Here’s the Problem With Tesla Stock

  • Tesla (TSLA) stock dropped by more than two Twitters (TWTR) in a day.
  • Some investors understandably question paying 18 times revenue for a luxury nameplate.
  • For now, the mid-market belongs to Tesla’s rivals.
Source: Kathy Hutchins / Shutterstock.com

Tesla (NASDAQ:TSLA) stock dropped the equivalent of two Twitters (NASDAQ:TWTR) the day after the social media company agreed to Elon Musk’s $44 billion leveraged buyout offer, which reportedly includes a $12.5 billion personal loan secured by his equity stake in the electric car company.

TSLA stock fell more than 12% in Tuesday’s session. And while it has recouped a little of the loss, shares are still trading 11.7% below where they were when the deal was announced. The sell-off demonstrates how vital Musk is to Tesla. It also shows how vulnerable the EV maker has become.

Even at its lower valuation of about $911 billion, Tesla is still worth more than the other top automakers combined. Toyota (NYSE:TM) is worth $237 billion. Volkswagen (OTCMKTS:VWAGY) has a market cap of about $109 billion. Ford Motor (NYSE:F) and General Motors (NYSE:GM) together are worth $116 billion.

Tesla bestrides the car world like a colossus. But should it?

Tesla Dominates but U.S. EV Market Remains Small

Tesla’s market share is a source of constant speculation. It was estimated to have 14% of the global market for electric vehicles in 2021. Volkswagen came in second with 11%. Electrics, meanwhile, represented 8.6% of  global car sales last year, according to the International Energy Agency, up from 4.1% in 2020.

In the United States, Tesla is the clear market leader, commanding about 75% of the market. But the U.S. market is unique. It’s dominated by large, luxury vehicles, and electrics represented less than 5% of total vehicle sales in the fourth quarter of 2021.

The bull case for Tesla is that it can retain market share as the market grows. The bull case also insists that each Tesla is worth far more than its sticker price. Tesla offers charging stations, service and collision centers, and insurance. It has complete control over its supply chain, making all its key parts.

Its disruption of dealers, repair shops, insurers and gas stations are why investors will pay more than 18 times sales for TSLA stock.

The Risks to TSLA Stock

As I wrote last month, Tesla has an affordability problem.

In China, where 13% of new cars are now electrically powered, Tesla’s market share is declining.

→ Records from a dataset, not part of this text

File: config.mk
export PLATFORM = sky130hd
export DESIGN_NAME = alu_pipe
export DESIGN_NICKNAME = d
export VERILOG_FILES = /design/src/rtl/alu_pipe.sv
export SDC_FILE = /design/constraint.sdc
export NUM_CORES = 1
export LEC_CHECK = 0
export CAP_MARGIN = 20
export CORE_ASPECT_RATIO = 0.8
export CORE_MARGIN = 4
export CORE_UTILIZATION = 35
export CTS_CLUSTER_DIAMETER = 40
export DETAILED_ROUTE_END_ITERATION = 8
export HOLD_SLACK_MARGIN = 0.08
export PLACE_DENSITY_LB_ADDON = 0.12
export SLEW_MARGIN = 25
export SYNTH_ARGS = -nofsm -noshare
export SYNTH_HDL_FRONTEND = slang
export SYNTH_SLANG_ARGS = --single-unit
export TNS_END_PERCENT = 20
File: constraint.sdc
create_clock -name clk -period 11.04 [get_ports clk]
set_input_delay 2.208 -clock clk [delete_from_list [all_inputs] [get_ports clk]]
set_output_delay 2.208 -clock clk [all_outputs]
set_load 0.02 [all_outputs]
File: src/rtl/demux_pkg.sv
// ============================================================================
// Module      : demux_pkg
// Description : Shared channel count, select width and select type for the
//               1-to-4 stream demultiplexer.
// Revision    : 1.0
// ============================================================================
`default_nettype none

package demux_pkg;

  localparam int NUM_CH = 4;
  localparam int SEL_W  = 2;

  typedef logic [SEL_W-1:0] sel_t;

endpackage : demux_pkg

`default_nettype wire

File: src/rtl/demux_slot.sv
// ============================================================================
// Module      : demux_slot
// Description : One-entry valid/data holding register for a single channel.
// Revision    : 1.0
// ============================================================================
`default_nettype none

module demux_slot #(
  parameter int W = 8
) (
  input  logic         clk,
  input  logic         rst_n,
  input  logic         load,
  input  logic         drain,
  input  logic [W-1:0] d,
  output logic         valid,
  output logic [W-1:0] q
);

  logic         r_valid;
  logic [W-1:0] r_data;

  // A load wins over a drain so a same-cycle drain and refill keeps the slot full.
  always_ff @(posedge clk or negedge rst_n) begin
    if (!rst_n) begin
      r_valid <= 1'b0;
      r_data  <= '0;
    end else if (load) begin
      r_valid <= 1'b1;
      r_data  <= d;
    end else if (drain) begin
      r_valid <= 1'b0;
    end
  end

  assign valid = r_valid;
  assign q     = r_data;

endmodule : demux_slot

`default_nettype wire

File: src/rtl/demux4_stream.sv
// ============================================================================
// Module      : demux4_stream
// Description : Registered 1-to-4 valid/ready stream demultiplexer with
//               per-channel delivery counters.
// Revision    : 1.0
// ============================================================================
`default_nettype none

module demux4_stream
  import demux_pkg::*;
#(
  parameter int W     = 8,
  parameter int CNT_W = 8
) (
  input  logic                    clk,
  input  logic                    rst_n,
  input  logic                    in_valid,
  output logic                    in_ready,
  input  sel_t                    in_sel,
  input  logic [W-1:0]            in_data,
  output logic [NUM_CH-1:0]       out_valid,
  input  logic [NUM_CH-1:0]       out_ready,
  output logic [NUM_CH*W-1:0]     out_data,
  output logic [NUM_CH*CNT_W-1:0] cnt
);

  logic              w_accept;
  logic [NUM_CH-1:0] w_load;
  logic [NUM_CH-1:0] w_drain;

  // Ready looks through to the selected consumer so a full channel can refill
  // in the same cycle it drains.
  assign in_ready = ~out_valid[in_sel] | out_ready[in_sel];
  assign w_accept = in_valid & in_ready;

  generate
    for (genvar c = 0; c < NUM_CH; c++) begin : g_ch
      logic [CNT_W-1:0] r_cnt;

      assign w_load[c]  = w_accept & (in_sel == sel_t'(c));
      assign w_drain[c] = out_valid[c] & out_ready[c];

      demux_slot #(
        .W(W)
      ) u_slot (
        .clk   (clk),
        .rst_n (rst_n),
        .load  (w_load[c]),
        .drain (w_drain[c]),
        .d     (in_data),
        .valid (out_valid[c]),
        .q     (out_data[c*W +: W])
      );

      always_ff @(posedge clk or negedge rst_n) begin
        if (!rst_n) begin
          r_cnt <= '0;
        end else if (w_drain[c]) begin
          r_cnt <= r_cnt + CNT_W'(1);
        end
      end

      assign cnt[c*CNT_W +: CNT_W] = r_cnt;
    end
  endgenerate

endmodule : demux4_stream

`default_nettype wire
File: config.mk
export PLATFORM = sky130hd
export DESIGN_NAME = demux4_stream
export DESIGN_NICKNAME = d
export VERILOG_FILES = /design/src/rtl/demux_pkg.sv /design/src/rtl/demux_slot.sv /design/src/rtl/demux4_stream.sv
export SDC_FILE = /design/constraint.sdc
export NUM_CORES = 1
export LEC_CHECK = 0
export BUFFER_PORTS_ARGS = -buffer_cell sky130_fd_sc_hd__buf_4
export CAP_MARGIN = 20
export CORE_ASPECT_RATIO = 1.4
export CORE_UTILIZATION = 51
export DETAILED_ROUTE_END_ITERATION = 10
export MAX_ROUTING_LAYER = met4
export PLACE_DENSITY = 0.81
export SLEW_MARGIN = 20
export SYNTH_ARGS = -nofsm -noshare
export SYNTH_HDL_FRONTEND = slang
export SYNTH_SLANG_ARGS = --single-unit
export TNS_END_PERCENT = 30
File: constraint.sdc
create_clock -name clk -period 1.9 [get_ports clk]
set_clock_uncertainty 0.1 [all_clocks]
set_input_delay 0.095 -clock clk [delete_from_list [all_inputs] [get_ports clk]]
set_output_delay 0.095 -clock clk [all_outputs]
set_load 0.02 [all_outputs]
==> metrics.yaml, run 1 <==
route.met2.wl_um: 3110
crit_required_ns: 1.70
crit_arrival_ns: 1.62
gp_congestion: 0.785
startpoint_type: "input port"
fp.dieW_um: 64.6
swShare: 0.329
hold_viol: 0
hpwl_um: 4100
power_frac_seq: 0.422
cts_root_buffer: "clkbuf_8"
vias_per_cell: 5.13
rsz0062_at_grt: "no"
dieArea_um2: 5800
ys.flop_type: "dfrtp_1"
track_usage: 0.232
initialDrtViolationCount: 107
wl_met1_um: 2440
cts_buffer_depth: 2
cts_sinks: 68
crit_type: "input port to output port"
seq_area_frac_synth: 0.608
rows: 31
power_frac_comb: 0.307
syn_avg_cell_area_um2: 13.9
fp.coreArea_um2: 5240
synth_cell_types: 25
wl_per_cell_um: 15.6
cts_buffers: 9
cp-end-kind: "output port"
finalPower_mw: 4.98
relSlewSlack: 0.645
boundaryPins: 86
fin_crit_sh: 0.958
grt_pass1_wl_um: 9530
fin_crit_ns: 1.82
yosysWarningCount: 0
synth_area_um2: 2800
die_h_um: 89.7
num_vias: 1953
setup_violations: 0
synth_edf_count: 0
antenna_found_initial: 0
internal-power_mw: 3.34
peakVddDrop_uv: 780
wl_um: 5940
syn_to_final_growth_pct: 39.8
cts_tree: "done"
yosysMostFrequentCell: "dfrtp_1"
grt_max_degree: 42
maxCapViolations: 0
clkLatencyLatePin_ns: 0.33
yosys.area.top_type: "dfrtp_1"
ys_ff_latch: 68
ys_async_sr_fraction: 1.00
final_layout_size_suffix_gt1_frac: 0.457
num_antenna_cells: 0
synth_common_cells: "dfrtp_1, mux2_2, xnor2_1, nand2_1, nand4_1"
initial_core_util: 0.535
drv_slew: 0
p_sw_mw: 1.64
htree_num_levels: 3
power_density_nw_per_um2: 1270
top_layer_used: "met4"
synth_nets: 222
synth_top_cell_area_share: 0.608
leakage_nw: 1.84
fmax_mhz: 550
pwr-share-clk: 0.271
grt_pass1_vias: 1975
grt_overflow_total: 0
nets: 331
wl_met3_um: 284
tightest_slew_ns: 0.532
path_max_fanout: 4
finalSetupTns_ns: 0
synth.area.top_cells: "dfrtp_1, mux2_2, xnor2_1"
rrSetupSlack_ns: 0.28
firstDrtPassIters: 4
clk_pin_slew_ns: 0.07
io_buffers: 85
drc: 0
nFillCells: 359
status: "complete, no violations"
ant_nets: 0
hold_path.class: "input port to flip-flop"
synthCells: 201
[critical path, cell delays in order]
cell,delay [ns]
dlygate4sd3_1,0.53
buf_4,0.14
nand2b_1,0.17
mux4_1,0.50
buf_4,0.17
[routing by layer]
layer,track usage,vias to the layer above
li1,-,907
met1,0.263,977
met2,0.383,60
met3,0.0694,9
met4,0.0970,0
met5,-,-
===== config.mk =====
export PLATFORM = sky130hd
export DESIGN_NAME = serial_alu_ctrl
export DESIGN_NICKNAME = d
export VERILOG_FILES = /design/src/rtl/alu_pkg.sv /design/src/rtl/alu_bit_slice.sv /design/src/rtl/serial_alu_ctrl.sv
export SDC_FILE = /design/constraint.sdc
export NUM_CORES = 1
export LEC_CHECK = 0
export ABC_AREA = 1
export CAP_MARGIN = 15
export CORE_MARGIN = 2
export CORE_UTILIZATION = 53
export DETAILED_ROUTE_END_ITERATION = 10
export GPL_TIMING_DRIVEN = 0
export PLACE_DENSITY_LB_ADDON = 0.25
export SLEW_MARGIN = 20
export SYNTH_ARGS = -nofsm -noshare
export SYNTH_HDL_FRONTEND = slang
export SYNTH_HIERARCHICAL = 1
export SYNTH_SLANG_ARGS = --single-unit

===== constraint.sdc =====
create_clock -name clk_i -period 7.1 [get_ports clk_i]
set_clock_uncertainty 0.2 [all_clocks]
set_input_delay 1.42 -clock clk_i [delete_from_list [all_inputs] [get_ports clk_i]]
set_output_delay 1.42 -clock clk_i [all_outputs]
set_load 0.05 [all_outputs]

China’s middle-class can’t afford Teslas. Its cheapest car now costs nearly $47,000. Its top-of-the-line model sells for close to $140,000. People in China are buying smaller, low-powered vehicles priced for much less.

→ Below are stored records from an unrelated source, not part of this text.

==> src/rtl/eda_push_serializer.sv <==
// eda_push_serializer
//
// Consumer side of the neighbour-push interface. Captures the 8-bit
// neighbour mask from the window comparator. Drains it into the
// pixel-address FIFO one linear address per cycle, lowest mask bit first.
// Returns the set of already-captured positions so the comparator can mask
// them out.
//
// Optional feature macro: EDA_PUSH_BOUNDS_CHECK_EN
//   When defined, neighbours outside the image are dropped at capture and
//   reported on bound_err.
//   When undefined, the mask is trusted, bound_err is absent, and addresses
//   wrap modulo 2^ADDR_WIDTH.
//
// Ports:
//   clk, reset     - clock, synchronous active-high reset
//   new_pixel      - start of a new centre pixel (top priority)
//   center_row/col - centre pixel coordinates, latched when capture starts
//   push_positions - neighbour mask, window order 0,1,2,3,5,6,7,8
//   fifo_full      - FIFO back-pressure
//   fifo_push      - FIFO write strobe
//   fifo_data      - neighbour linear address row*N+col
//   iterated_idx   - positions captured for the current pixel
//   busy           - draining
//   done           - pulse after the last pending address is pushed
//   bound_err      - (macro only) pulse when out-of-image bits are dropped
//   overrun        - pulse when new_pixel discards pending work
module eda_push_serializer #(
  parameter int M          = 16,
  parameter int N          = 16,
  parameter int ADDR_WIDTH = $clog2(M*N),
  parameter int ROW_WIDTH  = $clog2(M),
  parameter int COL_WIDTH  = $clog2(N)
) (
  input  logic                  clk,
  input  logic                  reset,
  input  logic                  new_pixel,
  input  logic [ROW_WIDTH-1:0]  center_row,
  input  logic [COL_WIDTH-1:0]  center_col,
  input  logic [7:0]            push_positions,
  input  logic                  fifo_full,
  output logic                  fifo_push,
  output logic [ADDR_WIDTH-1:0] fifo_data,
  output logic [7:0]            iterated_idx,
  output logic                  busy,
  output logic                  done,
`ifdef EDA_PUSH_BOUNDS_CHECK_EN
  output logic                  bound_err,
`endif
  output logic                  overrun
);

  typedef enum logic {IDLE, DRAIN} state_e;

  state_e               state_q, state_d;
  logic [7:0]           pending_q, pending_d;
  logic [7:0]           iter_idx_q, iter_idx_d;
  logic [ROW_WIDTH-1:0] crow_q, crow_d;
  logic [COL_WIDTH-1:0] ccol_q, ccol_d;
  logic                 done_q, done_d;
  logic                 overrun_q, overrun_d;
`ifdef EDA_PUSH_BOUNDS_CHECK_EN
  logic                 bound_err_q, bound_err_d;
  logic [7:0]           oob;
`endif

  logic [7:0]            new_bits;
  logic [7:0]            keep_bits;
  logic [7:0]            pend_left;
  logic [2:0]            sel_idx;
  logic [7:0]            sel_oh;
  logic [ADDR_WIDTH-1:0] base_addr;

  // Linear offset of each mask bit from the centre pixel. The bits skip
  // window position 4, which is the centre itself.
  function automatic logic [ADDR_WIDTH-1:0] nbr_off(input logic [2:0] b);
    int off;
    case (b)
      3'd0:    off = -N - 1;
      3'd1:    off = -N;
      3'd2:    off = -N + 1;
      3'd3:    off = -1;
      3'd4:    off = 1;
      3'd5:    off = N - 1;
      3'd6:    off = N;
      default: off = N + 1;
    endcase
    return ADDR_WIDTH'(off);
  endfunction

  // Lowest set pending bit. Scanning from 7 down leaves the lowest bit as
  // the last assignment.
  always_comb begin
    sel_idx = 3'd0;
    for (int i = 7; i >= 0; i--) begin
      if (pending_q[i]) sel_idx = 3'(i);
    end
    sel_oh = 8'b1 << sel_idx;
  end

  assign base_addr = ADDR_WIDTH'(crow_q) * ADDR_WIDTH'(N) + ADDR_WIDTH'(ccol_q);

  // Outputs depend only on registers and fifo_full. fifo_data is zeroed
  // outside DRAIN so it does not show a stale neighbour address.
  assign fifo_push    = (state_q == DRAIN) && !fifo_full;
  assign fifo_data    = (state_q == DRAIN) ? base_addr + nbr_off(sel_idx) : '0;
  assign iterated_idx = iter_idx_q;
  assign busy         = (state_q == DRAIN);
  assign done         = done_q;
  assign overrun      = overrun_q;
`ifdef EDA_PUSH_BOUNDS_CHECK_EN
  assign bound_err    = bound_err_q;

  // Neighbours that fall outside the image, judged from the incoming centre.
  always_comb begin
    logic top, bot, lft, rgt;
    top    = (center_row == '0);
    bot    = (center_row == ROW_WIDTH'(M - 1));
    lft    = (center_col == '0);
    rgt    = (center_col == COL_WIDTH'(N - 1));
    oob    = {bot | rgt, bot, bot | lft, rgt, lft, top | rgt, top, top | lft};
  end
`endif

  always_comb begin
    // NOTE: every signal gets a default first, so no path through this block
    // leaves a value unassigned and no latch is inferred.
    state_d    = state_q;
    pending_d  = pending_q;
    iter_idx_d = iter_idx_q;
    crow_d     = crow_q;
    ccol_d     = ccol_q;
    done_d     = 1'b0;
    overrun_d  = 1'b0;
`ifdef EDA_PUSH_BOUNDS_CHECK_EN
    bound_err_d = 1'b0;
`endif

    new_bits  = push_positions & ~iter_idx_q;
`ifdef EDA_PUSH_BOUNDS_CHECK_EN
    keep_bits = new_bits & ~oob;
`else
    keep_bits = new_bits;
`endif
    pend_left = fifo_push ? (pending_q & ~sel_oh) : pending_q;

    if (new_pixel) begin
      // Abandons the current pixel. A push driven this cycle still happens.
      state_d    = IDLE;
      pending_d  = '0;
      iter_idx_d = '0;
      overrun_d  = |pending_q;
    end else begin
      // Captured bits merge after the pushed bit has been removed.
      pending_d  = pend_left | keep_bits;
      iter_idx_d = iter_idx_q | new_bits;
`ifdef EDA_PUSH_BOUNDS_CHECK_EN
      bound_err_d = |(new_bits & ~keep_bits);
`endif
      if (state_q == IDLE) begin
        if (|keep_bits) begin
          state_d = DRAIN;
          crow_d  = center_row;
          ccol_d  = center_col;
        end
      end else if (pending_d == '0) begin
        state_d = IDLE;
        done_d  = 1'b1;
      end
    end
  end

  // NOTE: sequential state uses non-blocking assignments only. All flops
  // then update together at the edge, whatever the order of the statements.
  always_ff @(posedge clk) begin
    if (reset) begin
      state_q    <= IDLE;
      pending_q  <= '0;
      iter_idx_q <= '0;
      crow_q     <= '0;
      ccol_q     <= '0;
      done_q     <= 1'b0;
      overrun_q  <= 1'b0;
`ifdef EDA_PUSH_BOUNDS_CHECK_EN
      bound_err_q <= 1'b0;
`endif
    end else begin
      state_q    <= state_d;
      pending_q  <= pending_d;
      iter_idx_q <= iter_idx_d;
      crow_q     <= crow_d;
      ccol_q     <= ccol_d;
      done_q     <= done_d;
      overrun_q  <= overrun_d;
`ifdef EDA_PUSH_BOUNDS_CHECK_EN
      bound_err_q <= bound_err_d;
`endif
    end
  end

endmodule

The average American driver spends 17,600 minutes behind the wheel each year. That’s according to a survey from the American Automobile Association Foundation for Traffic Safety. That may sound like a lot, but it averages out to less than an hour a day.

City dwellers, and that’s 83% of Americans, spend even less time in their cars. I don’t want to spend $46,000 (the average price of a new car today) for something that sits in the driveway more than 95% of the time.

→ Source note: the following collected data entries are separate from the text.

File: src/rtl/exu_sched_pkg.sv
// Shared op-class codes, FSM state encodings and writeback-select encodings for exu_sched.
// Also provides the helper functions that decode an ALU op into its scheduling class.
package exu_sched_pkg;

    localparam int ALUOP_WIDTH = 5;
    typedef logic [ALUOP_WIDTH-1:0] aluop_t;

    localparam aluop_t OP_MUL  = 5'd15;
    localparam aluop_t OP_DIV  = 5'd16;
    localparam aluop_t OP_DIVU = 5'd17;
    localparam aluop_t OP_REM  = 5'd18;
    localparam aluop_t OP_REMU = 5'd19;

    localparam logic [1:0] ST_IDLE     = 2'd0;
    localparam logic [1:0] ST_MUL_WAIT = 2'd1;
    localparam logic [1:0] ST_DIV_WAIT = 2'd2;
    localparam logic [1:0] ST_WB       = 2'd3;

    localparam logic [1:0] WB_ALU = 2'd0;
    localparam logic [1:0] WB_MUL = 2'd1;
    localparam logic [1:0] WB_QUO = 2'd2;
    localparam logic [1:0] WB_REM = 2'd3;

    typedef enum logic [1:0] {CLS_SINGLE, CLS_MUL, CLS_DIV} op_cls_t;

    function automatic op_cls_t op_class(input aluop_t op);
        case (op)
            OP_MUL:                             op_class = CLS_MUL;
            OP_DIV, OP_DIVU, OP_REM, OP_REMU:   op_class = CLS_DIV;
            default:                            op_class = CLS_SINGLE;
        endcase
    endfunction

    function automatic logic op_is_signed(input aluop_t op);
        op_is_signed = (op == OP_DIV) || (op == OP_REM);
    endfunction

    function automatic logic op_is_rem(input aluop_t op);
        op_is_rem = (op == OP_REM) || (op == OP_REMU);
    endfunction

endpackage

File: src/rtl/exu_sched_if.sv
// Issue/unit/writeback handshake bundle between the scheduler and its neighbours.
// The slave modport is the scheduler's view; master is the surrounding pipeline and units.
interface exu_sched_if import exu_sched_pkg::*; ();

    logic       issue_valid;
    logic       issue_ready;
    aluop_t     issue_op;
    logic       flush;
    logic       mul_start;
    logic       div_start;
    logic       div_signed;
    logic       unit_kill;
    logic       mul_done;
    logic       div_done;
    logic       wb_valid;
    logic [1:0] wb_sel;
    logic       wb_ready;
    logic       busy;
    logic       timeout_err;

    modport master (
        output issue_valid, issue_op, flush, mul_done, div_done, wb_ready,
        input  issue_ready, mul_start, div_start, div_signed, unit_kill,
               wb_valid, wb_sel, busy, timeout_err
    );

    modport slave (
        input  issue_valid, issue_op, flush, mul_done, div_done, wb_ready,
        output issue_ready, mul_start, div_start, div_signed, unit_kill,
               wb_valid, wb_sel, busy, timeout_err
    );

endinterface
File: src/rtl/elink_reset_seq.sv
// Multi-channel PLL reset / bring-up sequencer for elink clocking.
// Heartbeat-paced per-channel FSMs with lock timeout, retry and stagger.
module elink_reset_seq #(
  parameter int N       = 2,
  parameter int RCW     = 8,
  parameter int HOLD    = 4,
  parameter int TMO     = 16,
  parameter int RETRY   = 3,
  parameter int STAGGER = 1
) (
  input  logic         clk,
  input  logic         reset,
  input  logic [N-1:0] enable,
  input  logic [N-1:0] pll_locked,
  input  logic [N-1:0] aux_ready,
  output logic [N-1:0] pll_reset,
  output logic [N-1:0] active,
  output logic [N-1:0] nreset_out,
  output logic [N-1:0] error,
  output logic         all_active
);

  localparam int SMAX = (HOLD > TMO) ? HOLD : TMO;
  localparam int SW   = $clog2(SMAX) + 1;
  localparam int RW   = $clog2(RETRY) + 1;

  localparam logic [SW-1:0] HOLD_L  = SW'(HOLD - 1);
  localparam logic [SW-1:0] TMO_L   = SW'(TMO - 1);
  localparam logic [RW-1:0] RETRY_L = RW'(RETRY);

  typedef enum logic [2:0] {
    S_IDLE,
    S_PLL_RST,
    S_WAIT_LOCK,
    S_ACTIVE,
    S_ERROR
  } state_e;

  logic [RCW-1:0] pre_q;
  logic           hb_q;
  logic [N-1:0]   sync_q;
  logic [N-1:0]   lk_q;
  logic [N-1:0]   nrst_q;
  logic [N-1:0]   act;
  logic [N-1:0]   up_ok;
  logic [N:0]     chain;

  state_e        st_q    [N];
  state_e        st_d    [N];
  logic [SW-1:0] step_q  [N];
  logic [SW-1:0] step_d  [N];
  logic [RW-1:0] retry_q [N];
  logic [RW-1:0] retry_d [N];

  always_ff @(posedge clk) begin
    if (reset) begin
      pre_q  <= '0;
      hb_q   <= 1'b0;
      sync_q <= '0;
      lk_q   <= '0;
      nrst_q <= '0;
      for (int i = 0; i < N; i++) begin
        st_q[i]    <= S_IDLE;
        step_q[i]  <= '0;
        retry_q[i] <= '0;
      end
    end else begin
      pre_q  <= pre_q + 1'b1;
      hb_q   <= &pre_q;
      sync_q <= pll_locked;
      lk_q   <= sync_q;
      nrst_q <= act;
      for (int i = 0; i < N; i++) begin
        st_q[i]    <= st_d[i];
        step_q[i]  <= step_d[i];
        retry_q[i] <= retry_d[i];
      end
    end
  end

  always_comb begin
    act       = '0;
    pll_reset = '0;
    error     = '0;
    for (int i = 0; i < N; i++) begin
      act[i]       = (st_q[i] == S_ACTIVE);
      error[i]     = (st_q[i] == S_ERROR);
      pll_reset[i] = (st_q[i] == S_IDLE) ||
                     (st_q[i] == S_PLL_RST) ||
                     (st_q[i] == S_ERROR);
    end
  end

  // Channel i may leave IDLE only while its upstream neighbour is ACTIVE.
  assign chain = {act, 1'b1};
  assign up_ok = (STAGGER != 0) ? chain[N-1:0] : '1;

  always_comb begin
    for (int i = 0; i < N; i++) begin
      st_d[i]    = st_q[i];
      step_d[i]  = step_q[i];
      retry_d[i] = retry_q[i];
      if (!enable[i]) begin
        st_d[i]    = S_IDLE;
        step_d[i]  = '0;
        retry_d[i] = '0;
      end else if (st_q[i] == S_ACTIVE && !lk_q[i]) begin
        st_d[i]    = S_PLL_RST;
        step_d[i]  = '0;
        retry_d[i] = '0;
      end else if (hb_q) begin
        unique case (st_q[i])
          S_IDLE: begin
            if (up_ok[i]) begin
              st_d[i]   = S_PLL_RST;
              step_d[i] = '0;
            end
          end
          S_PLL_RST: begin
            if (step_q[i] == HOLD_L) begin
              st_d[i]   = S_WAIT_LOCK;
              step_d[i] = '0;
            end else begin
              step_d[i] = step_q[i] + 1'b1;
            end
          end
          S_WAIT_LOCK: begin
            if (lk_q[i] && aux_ready[i]) begin
              st_d[i]    = S_ACTIVE;
              retry_d[i] = '0;
            end else if (step_q[i] == TMO_L) begin
              retry_d[i] = retry_q[i] + 1'b1;
              step_d[i]  = '0;
              if (retry_d[i] == RETRY_L) begin
                st_d[i] = S_ERROR;
              end else begin
                st_d[i] = S_PLL_RST;
              end
            end else begin
              step_d[i] = step_q[i] + 1'b1;
            end
          end
          S_ACTIVE, S_ERROR: begin
          end
          default: st_d[i] = S_IDLE;
        endcase
      end
    end
  end

  assign active     = act;
  assign nreset_out = nrst_q;
  assign all_active = &act;

endmodule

The mid-market threat to Tesla is showing up in Europe, as well, where Stellantis (NYSE:STLA), which owns Fiat and Chrysler, offers the Fiat 500e.  With 29% of new vehicle sales there now plug-ins, Volkswagen has nearly a quarter of the market.

So, while Tesla still leads globally, the field is crowded and the mid-market is dominated by others.

The Bottom Line on TSLA Stock

This brings us back to the question of Tesla’s valuation. It’s not just whether Tesla should be worth 18 times sales. It’s whether it will continue to be valued that way as the market scales and middle-class urbanites enter it.

Ark Invest CEO Cathie Wood believes TSLA stock can gain 350% by 2026 by selling robotic taxis, becoming a transportation-as-a-service company.

Musk says he would love to build a lower-priced car, but inflation and demand are in the way. What’s in the way is Tesla’s design. Batteries cost money. The bigger the car, the longer the range, and the bigger and more expensive the battery must be. For electrics to dominate the U.S. market, either batteries must get cheaper or electrics must get smaller, as they’re doing in Europe and China.

In this next stage of the electric revolution, Tesla will face competition for the first time. It may win, but to do so, either it must change or the technology must.

On the date of publication, Dana Blankenhorn held no positions in companies mentioned in this story. The opinions expressed in this article are those of the writer, subject to the InvestorPlace.com Publishing Guidelines.